● **ACTIVITY**
The lines below starting at the line containing "worst max-delay path |" and ending at the line containing "tap,80,100,0.0198" are to be repeated exactly, with both ends kept and nothing else added.
** Opening AVAILABLE DATA block **
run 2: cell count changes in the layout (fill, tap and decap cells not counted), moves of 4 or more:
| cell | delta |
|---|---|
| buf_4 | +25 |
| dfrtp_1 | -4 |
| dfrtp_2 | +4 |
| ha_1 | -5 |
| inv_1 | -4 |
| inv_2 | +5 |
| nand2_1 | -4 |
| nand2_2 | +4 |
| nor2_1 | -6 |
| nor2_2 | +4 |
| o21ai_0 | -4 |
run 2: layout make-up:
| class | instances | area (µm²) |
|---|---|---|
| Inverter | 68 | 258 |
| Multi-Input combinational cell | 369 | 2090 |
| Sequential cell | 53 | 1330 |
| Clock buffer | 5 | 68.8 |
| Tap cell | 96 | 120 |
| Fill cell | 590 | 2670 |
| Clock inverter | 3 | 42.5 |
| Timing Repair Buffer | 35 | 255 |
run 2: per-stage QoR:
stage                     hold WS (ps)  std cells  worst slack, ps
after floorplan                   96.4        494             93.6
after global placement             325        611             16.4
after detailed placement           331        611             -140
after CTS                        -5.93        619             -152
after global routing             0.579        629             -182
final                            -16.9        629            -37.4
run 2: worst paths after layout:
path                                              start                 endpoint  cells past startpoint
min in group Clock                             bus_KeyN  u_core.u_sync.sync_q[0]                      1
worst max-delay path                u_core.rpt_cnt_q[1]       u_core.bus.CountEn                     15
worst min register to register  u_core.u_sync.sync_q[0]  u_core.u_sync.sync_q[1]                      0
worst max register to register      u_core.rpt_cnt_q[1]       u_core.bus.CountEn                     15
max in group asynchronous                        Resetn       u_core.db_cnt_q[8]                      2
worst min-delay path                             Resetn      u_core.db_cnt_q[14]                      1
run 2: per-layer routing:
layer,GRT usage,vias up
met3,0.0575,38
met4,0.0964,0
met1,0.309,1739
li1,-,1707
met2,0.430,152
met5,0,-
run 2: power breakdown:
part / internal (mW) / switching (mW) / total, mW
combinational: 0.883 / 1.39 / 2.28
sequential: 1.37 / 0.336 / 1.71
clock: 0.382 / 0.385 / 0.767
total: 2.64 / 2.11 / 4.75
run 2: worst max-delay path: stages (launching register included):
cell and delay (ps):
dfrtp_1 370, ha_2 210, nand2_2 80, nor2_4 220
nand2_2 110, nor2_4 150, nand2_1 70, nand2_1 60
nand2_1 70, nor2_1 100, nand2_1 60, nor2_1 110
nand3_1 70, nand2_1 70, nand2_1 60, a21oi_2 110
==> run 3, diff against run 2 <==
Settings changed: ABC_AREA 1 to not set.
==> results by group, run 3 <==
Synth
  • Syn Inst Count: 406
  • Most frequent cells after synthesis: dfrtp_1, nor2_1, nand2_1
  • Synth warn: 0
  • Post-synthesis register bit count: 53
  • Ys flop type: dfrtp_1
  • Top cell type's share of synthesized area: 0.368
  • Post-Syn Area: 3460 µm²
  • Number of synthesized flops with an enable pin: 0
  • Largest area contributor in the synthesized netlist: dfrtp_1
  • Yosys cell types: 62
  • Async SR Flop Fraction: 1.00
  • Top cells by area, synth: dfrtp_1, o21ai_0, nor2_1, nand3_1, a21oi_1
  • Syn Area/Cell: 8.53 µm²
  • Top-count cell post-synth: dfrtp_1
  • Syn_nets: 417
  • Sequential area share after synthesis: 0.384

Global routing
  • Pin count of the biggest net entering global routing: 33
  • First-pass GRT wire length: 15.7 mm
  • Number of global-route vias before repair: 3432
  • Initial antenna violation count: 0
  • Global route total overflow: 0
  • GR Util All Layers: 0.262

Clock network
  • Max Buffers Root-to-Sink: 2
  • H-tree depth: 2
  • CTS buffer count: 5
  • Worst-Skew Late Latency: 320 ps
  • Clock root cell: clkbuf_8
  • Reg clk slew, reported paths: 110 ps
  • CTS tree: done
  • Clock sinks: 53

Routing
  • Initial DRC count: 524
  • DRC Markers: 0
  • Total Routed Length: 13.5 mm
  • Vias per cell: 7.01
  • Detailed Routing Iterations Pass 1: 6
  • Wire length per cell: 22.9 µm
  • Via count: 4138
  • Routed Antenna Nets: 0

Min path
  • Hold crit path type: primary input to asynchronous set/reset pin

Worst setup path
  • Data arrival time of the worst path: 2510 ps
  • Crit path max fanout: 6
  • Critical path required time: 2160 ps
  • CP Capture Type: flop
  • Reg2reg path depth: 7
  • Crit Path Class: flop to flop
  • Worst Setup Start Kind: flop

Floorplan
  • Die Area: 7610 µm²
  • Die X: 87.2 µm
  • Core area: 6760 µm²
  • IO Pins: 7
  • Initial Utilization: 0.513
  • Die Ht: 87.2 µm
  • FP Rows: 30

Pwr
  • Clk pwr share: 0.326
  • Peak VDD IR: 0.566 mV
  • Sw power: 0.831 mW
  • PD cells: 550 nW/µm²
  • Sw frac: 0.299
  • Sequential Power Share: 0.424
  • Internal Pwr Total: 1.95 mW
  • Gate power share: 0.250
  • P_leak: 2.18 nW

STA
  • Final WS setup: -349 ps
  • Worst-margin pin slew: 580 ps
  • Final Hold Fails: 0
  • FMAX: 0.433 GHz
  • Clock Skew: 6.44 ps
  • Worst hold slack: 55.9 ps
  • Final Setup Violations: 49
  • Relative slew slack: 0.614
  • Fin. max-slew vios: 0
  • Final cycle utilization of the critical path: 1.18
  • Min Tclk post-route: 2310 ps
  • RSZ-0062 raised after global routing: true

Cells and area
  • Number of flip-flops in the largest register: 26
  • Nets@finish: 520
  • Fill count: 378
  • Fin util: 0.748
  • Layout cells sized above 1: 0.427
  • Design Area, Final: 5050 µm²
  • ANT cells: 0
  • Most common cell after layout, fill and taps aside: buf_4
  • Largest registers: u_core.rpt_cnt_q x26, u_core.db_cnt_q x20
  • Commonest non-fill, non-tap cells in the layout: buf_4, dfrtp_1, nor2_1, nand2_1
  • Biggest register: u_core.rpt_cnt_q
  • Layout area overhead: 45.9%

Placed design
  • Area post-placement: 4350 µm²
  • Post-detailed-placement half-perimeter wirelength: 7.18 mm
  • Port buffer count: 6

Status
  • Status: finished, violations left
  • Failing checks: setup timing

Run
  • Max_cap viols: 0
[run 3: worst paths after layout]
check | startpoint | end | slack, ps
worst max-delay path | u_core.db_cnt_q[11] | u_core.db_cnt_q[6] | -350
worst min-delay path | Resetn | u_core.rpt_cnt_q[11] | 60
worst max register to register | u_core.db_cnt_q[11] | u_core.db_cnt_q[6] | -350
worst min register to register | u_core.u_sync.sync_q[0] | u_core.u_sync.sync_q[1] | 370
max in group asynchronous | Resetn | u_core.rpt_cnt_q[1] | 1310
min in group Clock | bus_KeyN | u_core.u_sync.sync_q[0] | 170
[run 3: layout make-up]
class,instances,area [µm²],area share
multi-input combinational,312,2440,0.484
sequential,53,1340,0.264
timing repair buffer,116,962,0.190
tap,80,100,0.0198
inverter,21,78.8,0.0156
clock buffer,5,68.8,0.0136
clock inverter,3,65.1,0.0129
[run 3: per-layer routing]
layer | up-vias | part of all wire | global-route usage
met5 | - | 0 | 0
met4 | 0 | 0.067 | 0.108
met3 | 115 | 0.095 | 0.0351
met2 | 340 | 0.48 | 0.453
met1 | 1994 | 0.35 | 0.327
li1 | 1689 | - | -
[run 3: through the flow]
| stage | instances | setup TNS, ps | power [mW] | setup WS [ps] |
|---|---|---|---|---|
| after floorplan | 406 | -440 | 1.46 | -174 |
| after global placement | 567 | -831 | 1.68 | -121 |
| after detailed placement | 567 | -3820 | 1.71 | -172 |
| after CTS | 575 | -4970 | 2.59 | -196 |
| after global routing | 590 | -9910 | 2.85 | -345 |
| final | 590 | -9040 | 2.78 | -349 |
** Closing AVAILABLE DATA block **
● **SOLUTION**
worst max-delay path | u_core.db_cnt_q[11] | u_core.db_cnt_q[6] | -350
worst min-delay path | Resetn | u_core.rpt_cnt_q[11] | 60
worst max register to register | u_core.db_cnt_q[11] | u_core.db_cnt_q[6] | -350
worst min register to register | u_core.u_sync.sync_q[0] | u_core.u_sync.sync_q[1] | 370
max in group asynchronous | Resetn | u_core.rpt_cnt_q[1] | 1310
min in group Clock | bus_KeyN | u_core.u_sync.sync_q[0] | 170
[run 3: layout make-up]
class,instances,area [µm²],area share
multi-input combinational,312,2440,0.484
sequential,53,1340,0.264
timing repair buffer,116,962,0.190
tap,80,100,0.0198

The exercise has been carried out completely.